Information supplied: Begin

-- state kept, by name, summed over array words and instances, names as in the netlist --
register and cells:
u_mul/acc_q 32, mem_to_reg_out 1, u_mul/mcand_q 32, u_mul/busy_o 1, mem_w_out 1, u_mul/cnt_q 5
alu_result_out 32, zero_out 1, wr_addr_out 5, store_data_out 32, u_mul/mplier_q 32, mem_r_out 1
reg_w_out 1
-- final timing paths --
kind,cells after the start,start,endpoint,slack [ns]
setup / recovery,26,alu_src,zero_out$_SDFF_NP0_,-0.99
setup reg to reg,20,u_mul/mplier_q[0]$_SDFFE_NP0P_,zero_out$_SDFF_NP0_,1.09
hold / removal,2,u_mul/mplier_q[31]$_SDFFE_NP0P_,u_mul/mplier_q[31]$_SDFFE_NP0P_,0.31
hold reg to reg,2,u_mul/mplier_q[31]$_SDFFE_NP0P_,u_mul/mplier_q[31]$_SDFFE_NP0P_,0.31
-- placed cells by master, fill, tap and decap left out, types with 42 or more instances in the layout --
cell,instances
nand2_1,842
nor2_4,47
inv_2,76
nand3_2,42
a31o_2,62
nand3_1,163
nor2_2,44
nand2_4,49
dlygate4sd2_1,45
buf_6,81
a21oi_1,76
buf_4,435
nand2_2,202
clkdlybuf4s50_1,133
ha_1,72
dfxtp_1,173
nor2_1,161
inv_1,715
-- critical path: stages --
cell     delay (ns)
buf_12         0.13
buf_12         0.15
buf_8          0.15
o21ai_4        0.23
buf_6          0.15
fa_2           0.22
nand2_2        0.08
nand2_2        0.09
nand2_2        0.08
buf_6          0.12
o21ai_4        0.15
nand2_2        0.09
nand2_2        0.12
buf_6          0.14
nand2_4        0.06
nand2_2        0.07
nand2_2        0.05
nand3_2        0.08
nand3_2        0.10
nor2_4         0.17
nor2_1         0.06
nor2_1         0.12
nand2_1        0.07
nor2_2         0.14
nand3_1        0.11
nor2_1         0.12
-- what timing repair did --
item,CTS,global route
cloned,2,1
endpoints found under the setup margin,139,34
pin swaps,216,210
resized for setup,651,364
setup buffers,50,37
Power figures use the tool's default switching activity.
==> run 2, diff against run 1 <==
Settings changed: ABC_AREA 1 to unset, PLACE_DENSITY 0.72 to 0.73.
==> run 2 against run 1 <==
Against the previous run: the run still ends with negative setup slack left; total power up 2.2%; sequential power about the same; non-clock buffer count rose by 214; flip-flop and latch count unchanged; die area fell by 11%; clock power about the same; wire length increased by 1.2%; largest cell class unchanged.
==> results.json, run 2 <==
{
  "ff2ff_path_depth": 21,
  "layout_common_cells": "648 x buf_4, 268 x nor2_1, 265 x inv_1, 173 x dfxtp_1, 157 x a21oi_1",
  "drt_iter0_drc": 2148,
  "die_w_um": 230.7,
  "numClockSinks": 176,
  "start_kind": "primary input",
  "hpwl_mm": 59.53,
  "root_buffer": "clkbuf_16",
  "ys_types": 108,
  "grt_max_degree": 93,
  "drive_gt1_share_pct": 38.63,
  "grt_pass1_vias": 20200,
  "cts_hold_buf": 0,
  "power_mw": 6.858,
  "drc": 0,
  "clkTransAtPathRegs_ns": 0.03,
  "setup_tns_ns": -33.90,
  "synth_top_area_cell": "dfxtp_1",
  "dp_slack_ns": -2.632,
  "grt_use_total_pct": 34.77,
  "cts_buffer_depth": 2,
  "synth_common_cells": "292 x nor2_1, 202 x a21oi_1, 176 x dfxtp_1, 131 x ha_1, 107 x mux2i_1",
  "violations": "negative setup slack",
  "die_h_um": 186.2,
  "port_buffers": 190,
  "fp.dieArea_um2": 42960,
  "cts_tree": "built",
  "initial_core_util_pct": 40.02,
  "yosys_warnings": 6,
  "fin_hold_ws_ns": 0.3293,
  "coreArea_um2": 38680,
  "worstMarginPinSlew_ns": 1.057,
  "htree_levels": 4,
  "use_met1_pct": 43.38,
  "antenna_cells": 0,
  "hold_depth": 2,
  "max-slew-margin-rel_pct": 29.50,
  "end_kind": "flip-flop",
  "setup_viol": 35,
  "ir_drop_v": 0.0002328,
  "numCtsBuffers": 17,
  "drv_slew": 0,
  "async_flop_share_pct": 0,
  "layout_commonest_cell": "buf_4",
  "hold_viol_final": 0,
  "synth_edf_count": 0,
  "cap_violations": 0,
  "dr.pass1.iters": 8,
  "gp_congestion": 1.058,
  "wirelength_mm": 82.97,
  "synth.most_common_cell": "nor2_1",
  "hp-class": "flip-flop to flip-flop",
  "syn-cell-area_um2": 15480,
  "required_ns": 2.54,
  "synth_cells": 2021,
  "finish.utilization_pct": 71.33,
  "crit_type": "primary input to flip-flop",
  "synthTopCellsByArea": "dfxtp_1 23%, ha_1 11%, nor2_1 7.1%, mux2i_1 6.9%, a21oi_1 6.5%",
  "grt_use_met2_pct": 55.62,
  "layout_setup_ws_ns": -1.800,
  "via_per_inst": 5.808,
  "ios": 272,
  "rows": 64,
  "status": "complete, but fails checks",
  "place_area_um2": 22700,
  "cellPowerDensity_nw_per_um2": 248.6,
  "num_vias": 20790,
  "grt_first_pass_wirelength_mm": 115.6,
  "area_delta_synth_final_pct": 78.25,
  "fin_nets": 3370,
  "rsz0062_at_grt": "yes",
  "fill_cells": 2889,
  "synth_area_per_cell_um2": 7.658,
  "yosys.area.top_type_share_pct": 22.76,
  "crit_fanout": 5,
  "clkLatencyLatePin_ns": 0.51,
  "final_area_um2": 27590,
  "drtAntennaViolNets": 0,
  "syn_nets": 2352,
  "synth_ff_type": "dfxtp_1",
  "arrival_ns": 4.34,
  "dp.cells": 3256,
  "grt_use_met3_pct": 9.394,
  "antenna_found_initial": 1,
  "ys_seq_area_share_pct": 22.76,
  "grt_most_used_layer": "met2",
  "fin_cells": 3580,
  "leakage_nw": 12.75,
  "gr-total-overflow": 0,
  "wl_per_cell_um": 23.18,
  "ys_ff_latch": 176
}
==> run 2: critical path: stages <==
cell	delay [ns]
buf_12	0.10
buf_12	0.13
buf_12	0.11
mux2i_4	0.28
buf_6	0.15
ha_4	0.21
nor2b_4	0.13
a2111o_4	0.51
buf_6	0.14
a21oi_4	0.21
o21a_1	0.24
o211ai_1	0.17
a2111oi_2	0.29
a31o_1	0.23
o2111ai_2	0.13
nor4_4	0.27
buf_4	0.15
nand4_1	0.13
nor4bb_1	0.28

Information supplied: End

## Exercise details
Without altering anything, print all of the data again.

## Reply
-- state kept, by name, summed over array words and instances, names as in the netlist --
register and cells:
u_mul/acc_q 32, mem_to_reg_out 1, u_mul/mcand_q 32, u_mul/busy_o 1, mem_w_out 1, u_mul/cnt_q 5
alu_result_out 32, zero_out 1, wr_addr_out 5, store_data_out 32, u_mul/mplier_q 32, mem_r_out 1
reg_w_out 1
-- final timing paths --
kind,cells after the start,start,endpoint,slack [ns]
setup / recovery,26,alu_src,zero_out$_SDFF_NP0_,-0.99
setup reg to reg,20,u_mul/mplier_q[0]$_SDFFE_NP0P_,zero_out$_SDFF_NP0_,1.09
hold / removal,2,u_mul/mplier_q[31]$_SDFFE_NP0P_,u_mul/mplier_q[31]$_SDFFE_NP0P_,0.31
hold reg to reg,2,u_mul/mplier_q[31]$_SDFFE_NP0P_,u_mul/mplier_q[31]$_SDFFE_NP0P_,0.31
-- placed cells by master, fill, tap and decap left out, types with 42 or more instances in the layout --
cell,instances
nand2_1,842
nor2_4,47
inv_2,76
nand3_2,42
a31o_2,62
nand3_1,163
nor2_2,44
nand2_4,49
dlygate4sd2_1,45
buf_6,81
a21oi_1,76
buf_4,435
nand2_2,202
clkdlybuf4s50_1,133
ha_1,72
dfxtp_1,173
nor2_1,161
inv_1,715
-- critical path: stages --
cell     delay (ns)
buf_12         0.13
buf_12         0.15
buf_8          0.15
o21ai_4        0.23
buf_6          0.15
fa_2           0.22
nand2_2        0.08
nand2_2        0.09
nand2_2        0.08
buf_6          0.12
o21ai_4        0.15
nand2_2        0.09
nand2_2        0.12
buf_6          0.14
nand2_4        0.06
nand2_2        0.07
nand2_2        0.05
nand3_2        0.08
nand3_2        0.10
nor2_4         0.17
nor2_1         0.06
nor2_1         0.12
nand2_1        0.07
nor2_2         0.14
nand3_1        0.11
nor2_1         0.12
-- what timing repair did --
item,CTS,global route
cloned,2,1
endpoints found under the setup margin,139,34
pin swaps,216,210
resized for setup,651,364
setup buffers,50,37
Power figures use the tool's default switching activity.
==> run 2, diff against run 1 <==
Settings changed: ABC_AREA 1 to unset, PLACE_DENSITY 0.72 to 0.73.
==> run 2 against run 1 <==
Against the previous run: the run still ends with negative setup slack left; total power up 2.2%; sequential power about the same; non-clock buffer count rose by 214; flip-flop and latch count unchanged; die area fell by 11%; clock power about the same; wire length increased by 1.2%; largest cell class unchanged.
==> results.json, run 2 <==
{
  "ff2ff_path_depth": 21,
  "layout_common_cells": "648 x buf_4, 268 x nor2_1, 265 x inv_1, 173 x dfxtp_1, 157 x a21oi_1",
  "drt_iter0_drc": 2148,
  "die_w_um": 230.7,
  "numClockSinks": 176,
  "start_kind": "primary input",
  "hpwl_mm": 59.53,
  "root_buffer": "clkbuf_16",
  "ys_types": 108,
  "grt_max_degree": 93,
  "drive_gt1_share_pct": 38.63,
  "grt_pass1_vias": 20200,
  "cts_hold_buf": 0,
  "power_mw": 6.858,
  "drc": 0,
  "clkTransAtPathRegs_ns": 0.03,
  "setup_tns_ns": -33.90,
  "synth_top_area_cell": "dfxtp_1",
  "dp_slack_ns": -2.632,
  "grt_use_total_pct": 34.77,
  "cts_buffer_depth": 2,
  "synth_common_cells": "292 x nor2_1, 202 x a21oi_1, 176 x dfxtp_1, 131 x ha_1, 107 x mux2i_1",
  "violations": "negative setup slack",
  "die_h_um": 186.2,
  "port_buffers": 190,
  "fp.dieArea_um2": 42960,
  "cts_tree": "built",
  "initial_core_util_pct": 40.02,
  "yosys_warnings": 6,
  "fin_hold_ws_ns": 0.3293,
  "coreArea_um2": 38680,
  "worstMarginPinSlew_ns": 1.057,
  "htree_levels": 4,
  "use_met1_pct": 43.38,
  "antenna_cells": 0,
  "hold_depth": 2,
  "max-slew-margin-rel_pct": 29.50,
  "end_kind": "flip-flop",
  "setup_viol": 35,
  "ir_drop_v": 0.0002328,
  "numCtsBuffers": 17,
  "drv_slew": 0,
  "async_flop_share_pct": 0,
  "layout_commonest_cell": "buf_4",
  "hold_viol_final": 0,
  "synth_edf_count": 0,
  "cap_violations": 0,
  "dr.pass1.iters": 8,
  "gp_congestion": 1.058,
  "wirelength_mm": 82.97,
  "synth.most_common_cell": "nor2_1",
  "hp-class": "flip-flop to flip-flop",
  "syn-cell-area_um2": 15480,
  "required_ns": 2.54,
  "synth_cells": 2021,
  "finish.utilization_pct": 71.33,
  "crit_type": "primary input to flip-flop",
  "synthTopCellsByArea": "dfxtp_1 23%, ha_1 11%, nor2_1 7.1%, mux2i_1 6.9%, a21oi_1 6.5%",
  "grt_use_met2_pct": 55.62,
  "layout_setup_ws_ns": -1.800,
  "via_per_inst": 5.808,
  "ios": 272,
  "rows": 64,
  "status": "complete, but fails checks",
  "place_area_um2": 22700,
  "cellPowerDensity_nw_per_um2": 248.6,
  "num_vias": 20790,
  "grt_first_pass_wirelength_mm": 115.6,
  "area_delta_synth_final_pct": 78.25,
  "fin_nets": 3370,
  "rsz0062_at_grt": "yes",
  "fill_cells": 2889,
  "synth_area_per_cell_um2": 7.658,
  "yosys.area.top_type_share_pct": 22.76,
  "crit_fanout": 5,
  "clkLatencyLatePin_ns": 0.51,
  "final_area_um2": 27590,
  "drtAntennaViolNets": 0,
  "syn_nets": 2352,
  "synth_ff_type": "dfxtp_1",
  "arrival_ns": 4.34,
  "dp.cells": 3256,
  "grt_use_met3_pct": 9.394,
  "antenna_found_initial": 1,
  "ys_seq_area_share_pct": 22.76,
  "grt_most_used_layer": "met2",
  "fin_cells": 3580,
  "leakage_nw": 12.75,
  "gr-total-overflow": 0,
  "wl_per_cell_um": 23.18,
  "ys_ff_latch": 176
}
==> run 2: critical path: stages <==
cell	delay [ns]
buf_12	0.10
buf_12	0.13
buf_12	0.11
mux2i_4	0.28
buf_6	0.15
ha_4	0.21
nor2b_4	0.13
a2111o_4	0.51
buf_6	0.14
a21oi_4	0.21
o21a_1	0.24
o211ai_1	0.17
a2111oi_2	0.29
a31o_1	0.23
o2111ai_2	0.13
nor4_4	0.27
buf_4	0.15
nand4_1	0.13
nor4bb_1	0.28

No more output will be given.